---------- Dataset records ----------

`config.mk`:
```
export PLATFORM = sky130hd
export DESIGN_NAME = power_mode_ctrl
export DESIGN_NICKNAME = d
export VERILOG_FILES = /design/src/hw/power_mode_pkg.sv /design/src/hw/power_mode_ctrl.sv
export SDC_FILE = /design/constraint.sdc
export NUM_CORES = 1
export LEC_CHECK = 0
export ABC_AREA = 1
export BUFFER_PORTS_ARGS = -buffer_cell sky130_fd_sc_hd__buf_2
export CAP_MARGIN = 10
export CORE_MARGIN = 2
export CORE_UTILIZATION = 55
export CTS_CLUSTER_SIZE = 10
export DETAILED_ROUTE_END_ITERATION = 12
export PLACE_DENSITY = 0.87
export SLEW_MARGIN = 20
export SYNTH_ARGS = -nofsm -noshare
export SYNTH_HDL_FRONTEND = slang
export SYNTH_SLANG_ARGS = --single-unit
```
`constraint.sdc`:
```
create_clock -name clk_sys_in -period 5.4 [get_ports clk_sys_in]
set_input_delay 0.54 -clock clk_sys_in [delete_from_list [all_inputs] [get_ports clk_sys_in]]
set_output_delay 0.54 -clock clk_sys_in [all_outputs]
set_load 0.1 [all_outputs]
```
[config.mk]
export PLATFORM = sky130hd
export DESIGN_NAME = btc_bridge_ctl
export DESIGN_NICKNAME = d
export VERILOG_FILES = /design/src/pkg/btc_pkg.sv /design/src/rtl/btc_bridge_ctl.sv
export SDC_FILE = /design/constraint.sdc
export NUM_CORES = 1
export LEC_CHECK = 0
export BUFFER_PORTS_ARGS = -buffer_cell sky130_fd_sc_hd__clkbuf_2
export CAP_MARGIN = 15
export CORE_MARGIN = 2
export CORE_UTILIZATION = 35
export CTS_CLUSTER_SIZE = 24
export DETAILED_ROUTE_END_ITERATION = 8
export GPL_ROUTABILITY_DRIVEN = 1
export HOLD_SLACK_MARGIN = 0.1
export PLACE_DENSITY_LB_ADDON = 0.2
export SYNTH_ARGS = -nofsm -noshare
export SYNTH_HDL_FRONTEND = slang
export SYNTH_SLANG_ARGS = --single-unit
[constraint.sdc]
create_clock -name core_clk -period 2.05 [get_ports core_clk]
set_input_delay 0.41 -clock core_clk [delete_from_list [all_inputs] [get_ports core_clk]]
set_output_delay 0.41 -clock core_clk [all_outputs]
set_load 0.03 [all_outputs]
[src/pkg/btc_pkg.sv]
// Purpose: constants for the bridge time-out and chip control block
// Assumes: configuration dwords addressed by byte address, byte enables active low
// Notes:   time-out counts are in pci clocks, so no period conversion is needed
package btc_pkg;

  // configuration dword byte addresses
  localparam logic [7:0] BTC_OFS_BRIDGE_CTL = 8'h3C;
  localparam logic [7:0] BTC_OFS_CHIP_CTL   = 8'h40;

  // byte lanes inside a dword
  localparam int BTC_LANE_CHIP  = 0;
  localparam int BTC_LANE_BC_LO = 2;
  localparam int BTC_LANE_BC_HI = 3;

  // bridge control bits, as positions in the 0x3C dword
  localparam int BTC_BIT_FAST_B2B   = 23;
  localparam int BTC_BIT_PRI_SEL    = 24;
  localparam int BTC_BIT_SEC_SEL    = 25;
  localparam int BTC_BIT_TO_STATUS  = 26;
  localparam int BTC_BIT_TO_SERR_EN = 27;

  // chip control byte bits
  localparam int BTC_BIT_WR_DISC    = 1;
  localparam int BTC_BIT_PREF_DIS   = 4;
  localparam int BTC_BIT_LIVE_INS   = 5;

  // reset values
  localparam logic [7:0] BTC_RST_CHIP_CTL = 8'h00;
  localparam logic       BTC_RST_BIT      = 1'h0;

  // master time-out limits in pci clocks (select 0 / select 1)
  localparam int BTC_TO_LONG_CYCLES  = 32768;
  localparam int BTC_TO_SHORT_CYCLES = 1024;
  localparam int BTC_CNT_W           = 16;

  // upstream read command codes
  localparam logic [3:0] BTC_CMD_MEM_READ      = 4'h6;
  localparam logic [3:0] BTC_CMD_MEM_READ_MULT = 4'hC;
  localparam logic [3:0] BTC_CMD_MEM_READ_LINE = 4'hE;

endpackage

----------

## Task description
Of the entries above, repeat exactly the lines from the line with "export CORE_UTILIZATION = 35" through the line with "set_input_delay 0.41 -clock", both of them included.

## Response to this task
export CORE_UTILIZATION = 35
export CTS_CLUSTER_SIZE = 24
export DETAILED_ROUTE_END_ITERATION = 8
export GPL_ROUTABILITY_DRIVEN = 1
export HOLD_SLACK_MARGIN = 0.1
export PLACE_DENSITY_LB_ADDON = 0.2
export SYNTH_ARGS = -nofsm -noshare
export SYNTH_HDL_FRONTEND = slang
export SYNTH_SLANG_ARGS = --single-unit
[constraint.sdc]
create_clock -name core_clk -period 2.05 [get_ports core_clk]
set_input_delay 0.41 -clock core_clk [delete_from_list [all_inputs] [get_ports core_clk]]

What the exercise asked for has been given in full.